The density value produced in this research varied between 0.41g cm^-3 to 0.64 g cm^-3. The lowest density value of 0.41 g cm^-³ was obtained in the treatment of C7 (100% oil palm fronds) and the highest average density value was obtained in treatment C1 (100% oil palm empty fruit bunches) of 0.64 g cm^-³. The results of the charcoal bio-briquette analysis in this research showed that empty bunches without fronds charcoal mixture produced the highest density, while in bio-briquettes with fronds charcoal raw materials showed the lowest density. In contrast to the research of [14], the greater the empty bunch composition in briquette making, causing the density value to decrease. The density affects the quality of charcoal briquettes because with high density can increase the calorific value of charcoal briquettes. The size of density is influenced by the size and homogeneity of the charcoal making up the briquette. According to [17], the higher the uniformity of the charcoal powder size will produce charcoal briquettes with higher density and firmness. The finer the size of the charcoal powder, the bond between the powder is stronger hence it can increase the density of charcoal briquettes. The density will affect the packaging, storage and transportation of briquettes, if the greater the density, the volume or space needed will be smaller for the same weight of briquettes [18]. The relationship between the calorific value and particle density was expressed in the regression equation, y = 3E-05x + 0.374, R² = 0.222 and the correlation coefficient (r) = 0.47. Thus it can be stated that the bio-briquette calorific value produced was moderately correlated.

Figure 5. Charcoal bio-briquette density

Figure 6. Linear regression of calorific value with the density of bio- briquette on different raw material compositions

3.4. Ash Content

Determination of ash content was intended to find out the unburned part which has no more carbon elements after the briquettes were burned.

Table 6. The average of ash content and qualification of Bio-briquette

In this research, the lowest ash content was 16.60%, obtained in C3 treatment (60% oil palm empty fruit bunches, 40% oil palm fronds), while the highest ash content was 40.20%, produced in the C7 treatment (100% oil palm fronds). The ash content produced in this research was far above the standard, in contrast to the bio-briquette ash content produced from research on the utilization of the potential wealth of palm frond waste into alternative energy charcoal briquettes with variations in the type of adhesive between 6.8 - 7.4% [19]. High levels of ash can be caused due to poor processing and still need to be improved. The relationship between the calorific value and bio-briquette ash content was expressed in the equation; y = -0.006x + 52.73 with the value of R² = 0.498 and the correlation coefficient (r) = 0.70. Calorific value was negatively correlated with ash content, the higher the calorific value the lower the ash content in bio-briquette.

Figure 7. Charcoal bio-briquette ash content

Figure 8. Linear regression of calorific value with bio-briquette ash content on different raw material compositions

4. Conclusions

Charcoal bio-briquette from empty bunches and oil palm fronds raw material can be used as an alternative energy source, the calorific value produced was 3,850.86 cal g^-1 to 6,368.12 cal g^-1. Judging from the calorific value produced, the best composition was 100% oil palm empty fruit bunches. The bio-briquettes quality produced was closely related to water content, ash content and the density of bio-briquette particles.

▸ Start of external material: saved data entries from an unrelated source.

### src/hdl/fsa_if.sv
// fsa_in_if, fsa_out_if: valid/ready channels for fractions and results
// depends on fsa_pkg
interface fsa_in_if;
  import fsa_pkg::*;
  logic                    valid;
  logic                    ready;
  logic signed [NUM_W-1:0] numerator;
  logic [DEN_W-1:0]        denominator;
  logic                    first;
  logic                    last;
  modport source (output valid, numerator, denominator, first, last, input ready);
  modport sink   (input valid, numerator, denominator, first, last, output ready);
endinterface

interface fsa_out_if;
  import fsa_pkg::*;
  logic                    valid;
  logic                    ready;
  logic signed [NUM_W-1:0] sum_numerator;
  logic [DEN_W-1:0]        sum_denominator;
  logic [ST_W-1:0]         status;
  modport source (output valid, sum_numerator, sum_denominator, status, input ready);
  modport sink   (input valid, sum_numerator, sum_denominator, status, output ready);
endinterface

### src/hdl/fsa_mul.sv
// fsa_mul: bit-serial shift-add multiplier, 32x32 unsigned to 64 bits
// depends on fsa_pkg
module fsa_mul (
  input  logic        clk,
  input  logic        rst_n,
  input  logic        start,
  input  logic [31:0] a,
  input  logic [31:0] b,
  output logic        done,
  output logic [63:0] p
);
  import fsa_pkg::*;
  logic [63:0] acc_r, acc_nxt;
  logic [31:0] a_r, a_nxt;
  logic [5:0]  cnt_r, cnt_nxt;
  logic        busy_r, busy_nxt;
  logic [32:0] hi;

  // one multiplier bit per cycle: add then shift right
  always_comb begin
    hi       = {1'b0, acc_r[63:32]} + {1'b0, (a_r[0] ? b : 32'd0)};
    acc_nxt  = acc_r;
    a_nxt    = a_r;
    cnt_nxt  = cnt_r;
    busy_nxt = busy_r;
    if (start) begin
      acc_nxt = '0; a_nxt = a; cnt_nxt = '0; busy_nxt = 1'b1;
    end else if (busy_r) begin
      acc_nxt = {hi, acc_r[31:1]};
      a_nxt   = a_r >> 1;
      cnt_nxt = cnt_r + 6'd1;
      if (cnt_r == 6'd31) busy_nxt = 1'b0;
    end
  end

  always_ff @(posedge clk) begin
    if (!rst_n) begin
      busy_r <= 1'b0;
      cnt_r  <= '0;
    end else begin
      busy_r <= busy_nxt;
      cnt_r  <= cnt_nxt;
    end
    acc_r <= acc_nxt;
    a_r   <= a_nxt;
  end

  assign done = busy_r && cnt_r == 6'd31;
  assign p    = {hi, acc_r[31:1]};
endmodule

### src/hdl/fsa_div.sv
// fsa_div: restoring divider, one quotient bit per cycle, 64-bit operands
// depends on fsa_pkg
module fsa_div (
  input  logic        clk,
  input  logic        rst_n,
  input  logic        start,
  input  logic [63:0] num,
  input  logic [63:0] den,
  output logic        done,
  output logic [63:0] quo,
  output logic [63:0] rem
);
  import fsa_pkg::*;
  logic [63:0] q_r, q_nxt, r_r, r_nxt;
  logic [6:0]  cnt_r, cnt_nxt;
  logic        busy_r, busy_nxt;
  logic [64:0] trial;

  always_comb begin
    trial    = {r_r, q_r[63]};
    q_nxt    = q_r;
    r_nxt    = r_r;
    cnt_nxt  = cnt_r;
    busy_nxt = busy_r;
    if (start) begin
      q_nxt = num; r_nxt = '0; cnt_nxt = '0; busy_nxt = 1'b1;
    end else if (busy_r) begin
      if (trial >= {1'b0, den}) begin
        r_nxt = 64'(trial - {1'b0, den});
        q_nxt = {q_r[62:0], 1'b1};
      end else begin
        r_nxt = trial[63:0];
        q_nxt = {q_r[62:0], 1'b0};
      end
      cnt_nxt = cnt_r + 7'd1;
      if (cnt_r == 7'd63) busy_nxt = 1'b0;
    end
  end

  always_ff @(posedge clk) begin
    if (!rst_n) begin
      busy_r <= 1'b0;
      cnt_r  <= '0;
    end else begin
      busy_r <= busy_nxt;
      cnt_r  <= cnt_nxt;
    end
    q_r <= q_nxt;
    r_r <= r_nxt;
  end

  assign done = busy_r && cnt_r == 7'd63;
  assign quo  = q_nxt;
  assign rem  = r_nxt;
endmodule

### src/hdl/fraction_sum_accumulator.sv
// fraction_sum_accumulator: top level, sequencer around serial mul and div
// depends on fsa_pkg, fsa_if, fsa_mul, fsa_div
//
// usage: fractions enter on the in channel (numerator, denominator, first,
// last); a transaction marked last produces one result transaction on the
// out channel with the reduced running sum and a sticky status
// (0 ok, 1 zero denominator, 2 overflow). a first transaction restarts the
// sum. one fraction is processed at a time: a first item or zero
// denominator goes straight to the result check; an addition runs three
// serial multiplies, a euclidean gcd of one serial divide per remainder
// step (up to about 90 steps, typically far fewer), then two serial
// divides. the result is valid from the cycle after it is loaded into
// its output register.
// reset (synchronous, rst_n low) loads 0/1 and clears status. the result
// is held in its own output register, so the next fraction is taken while
// the receiver stalls; only a second result waits until the first has left.
module fraction_sum_accumulator #(
  parameter int WORD_BITS = fsa_pkg::WORD_BITS_DEF
) (
  input logic clk,
  input logic rst_n,
  fsa_in_if.sink    in_ch,
  fsa_out_if.source out_ch
);
  import fsa_pkg::*;

  typedef enum logic [3:0] {
    S_IDLE, S_M1, S_M2, S_M3, S_ADD, S_GCD, S_D1, S_D2, S_CHK, S_OUT
  } state_t;

  localparam logic [63:0] HI = 64'((64'd1 << (WORD_BITS - 1)) - 64'd1);

  state_t state_r;
  logic signed [NUM_W-1:0] acc_n_r, in_n_r, out_n_r;
  logic [DEN_W-1:0]        acc_d_r, in_d_r, out_d_r;
  logic [ST_W-1:0]         err_r, out_st_r;
  logic                    last_r, neg_r;
  logic [63:0]             t1_r, t2_r, sd_r, mag_r, ga_r, gb_r, rn_r, rd_r;
  logic                    out_valid_r;
  logic                    load_out;

  logic        m_start, m_done, d_start, d_done;
  logic [31:0] m_a, m_b;
  logic [63:0] m_p, d_num, d_den, d_quo, d_rem;
  logic        fits_in;

  fsa_mul u_mul (.clk, .rst_n, .start(m_start), .a(m_a), .b(m_b), .done(m_done), .p(m_p));
  fsa_div u_div (.clk, .rst_n, .start(d_start), .num(d_num), .den(d_den),
                 .done(d_done), .quo(d_quo), .rem(d_rem));

  assign in_ch.ready = (state_r == S_IDLE);
  assign fits_in = (64'(signed'(in_ch.numerator)) <= signed'(HI))
                && (64'(signed'(in_ch.numerator)) >= -signed'(HI) - 64'sd1)
                && ({33'd0, in_ch.denominator} <= HI);

  // output register is free or being emptied this cycle
  assign load_out = (state_r == S_CHK) && last_r && (!out_valid_r || out_ch.ready);

  // start pulses for the serial units, one per state entry and one per further gcd step
  logic first_cyc_r;
  always_comb begin
    m_start = first_cyc_r && (state_r == S_M1 || state_r == S_M2 || state_r == S_M3);
    d_start = first_cyc_r && (state_r == S_GCD || state_r == S_D1 || state_r == S_D2);
    m_a = 32'(acc_n_r[31] ? 32'(-acc_n_r) : acc_n_r);
    m_b = {1'b0, in_d_r};
    case (state_r)
      S_M2: begin m_a = in_n_r[31] ? 32'(-in_n_r) : in_n_r; m_b = {1'b0, acc_d_r}; end
      S_M3: begin m_a = {1'b0, acc_d_r}; m_b = {1'b0, in_d_r}; end
      default: ;
    endcase
    d_num = ga_r;
    d_den = gb_r;
    case (state_r)
      S_D1: begin d_num = mag_r; d_den = ga_r; end
      S_D2: begin d_num = sd_r;  d_den = ga_r; end
      default: ;
    endcase
  end

  logic nfit;
  assign nfit = (rn_r > (neg_r ? HI + 64'd1 : HI)) || (rd_r > HI);

  always_ff @(posedge clk) begin
    if (!rst_n) begin
      state_r <= S_IDLE; first_cyc_r <= 1'b0; out_valid_r <= 1'b0;
      acc_n_r <= '0; acc_d_r <= DEN_W'(1); err_r <= ST_OK;
    end else begin
      first_cyc_r <= 1'b0;
      case (state_r)
        S_IDLE: if (in_ch.valid) begin
          in_n_r <= in_ch.numerator; in_d_r <= in_ch.denominator;
          last_r <= in_ch.last;
          state_r <= S_CHK;
          if (in_ch.first) begin
            err_r <= ST_OK; acc_n_r <= '0; acc_d_r <= DEN_W'(1);
            if (in_ch.denominator == '0) err_r <= ST_ZERO_DEN;
            else if (!fits_in) err_r <= ST_OVF;
            else begin acc_n_r <= in_ch.numerator; acc_d_r <= in_ch.denominator; end
          end else if (in_ch.denominator == '0) begin
            if (err_r == ST_OK) err_r <= ST_ZERO_DEN;
          end else begin
            state_r <= S_M1; first_cyc_r <= 1'b1;
          end
        end
        S_M1: if (m_done) begin
          t1_r <= m_p; state_r <= S_M2; first_cyc_r <= 1'b1;
        end
        S_M2: if (m_done) begin
          t2_r <= m_p; state_r <= S_M3; first_cyc_r <= 1'b1;
        end
        S_M3: if (m_done) begin
          sd_r <= m_p; state_r <= S_ADD;
        end
        S_ADD: begin
          // signed sum of the two cross terms, in sign-magnitude form
          if (acc_n_r[31] == in_n_r[31]) begin
            mag_r <= t1_r + t2_r; neg_r <= acc_n_r[31];
          end else if (t1_r >= t2_r) begin
            mag_r <= t1_r - t2_r; neg_r <= acc_n_r[31] && (t1_r != t2_r);
          end else begin
            mag_r <= t2_r - t1_r; neg_r <= in_n_r[31];
          end
          // seed the gcd with the magnitude and the denominator product
          ga_r <= (acc_n_r[31] == in_n_r[31]) ? t1_r + t2_r
                : (t1_r >= t2_r ? t1_r - t2_r : t2_r - t1_r);
          gb_r <= sd_r;
          state_r <= S_GCD;
          first_cyc_r <= 1'b1;
        end
        S_GCD: if (d_done) begin
          ga_r <= gb_r; gb_r <= d_rem;
          if (d_rem == '0) begin state_r <= S_D1; end
          first_cyc_r <= 1'b1;
        end
        S_D1: if (d_done) begin
          rn_r <= d_quo; state_r <= S_D2; first_cyc_r <= 1'b1;
        end
        S_D2: if (d_done) begin
          rd_r <= d_quo; state_r <= S_OUT;
        end
        S_OUT: begin
          if (nfit) begin
            if (err_r == ST_OK) err_r <= ST_OVF;
          end else begin
            acc_n_r <= neg_r ? 32'(-rn_r) : rn_r[31:0];
            acc_d_r <= rd_r[DEN_W-1:0];
          end
          state_r <= S_CHK;
        end
        S_CHK: begin
          if (!last_r) state_r <= S_IDLE;
          else if (load_out) begin
            out_n_r <= acc_n_r; out_d_r <= acc_d_r; out_st_r <= err_r;
            state_r <= S_IDLE;
          end
        end
        default: state_r <= S_IDLE;
      endcase
      if (load_out) out_valid_r <= 1'b1;
      else if (out_ch.ready) out_valid_r <= 1'b0;
    end
  end

  // gcd(x,0) handled: sd is never zero so first divide is x mod sd
  assign out_ch.valid           = out_valid_r;
  assign out_ch.sum_numerator   = out_n_r;
  assign out_ch.sum_denominator = out_d_r;
  assign out_ch.status          = out_st_r;

  a_busy_no_ready: assert property (@(posedge clk) disable iff (!rst_n)
    state_r != S_IDLE |-> !in_ch.ready) else $error("ready while busy");
  a_out_hold: assert property (@(posedge clk) disable iff (!rst_n)
    out_valid_r && !out_ch.ready |=> out_valid_r && $stable(out_n_r))
    else $error("result changed while stalled");
  a_den_nonzero: assert property (@(posedge clk) disable iff (!rst_n)
    out_valid_r |-> out_d_r != '0) else $error("zero denominator held");
  a_status_legal: assert property (@(posedge clk) disable iff (!rst_n)
    err_r == ST_OK || err_r == ST_ZERO_DEN || err_r == ST_OVF) else $error("bad status");
endmodule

Calorific values were positively correlated with water content and particle density with the correlation coefficient values of 0.72 and 0.47, but negatively correlated with ash content with a correlation coefficient of 0.70.

ACKNOWLEDGEMENTS

This research was funded by the Ministry of Research, Technology and Higher Education, in the beginner lecturer research scheme. We thank the Ministry of Research, Technology and Higher Education and STIPER Agrobisnis Perkebunan (STIP-AP) for the opportunity and support for us during the conduct of this research.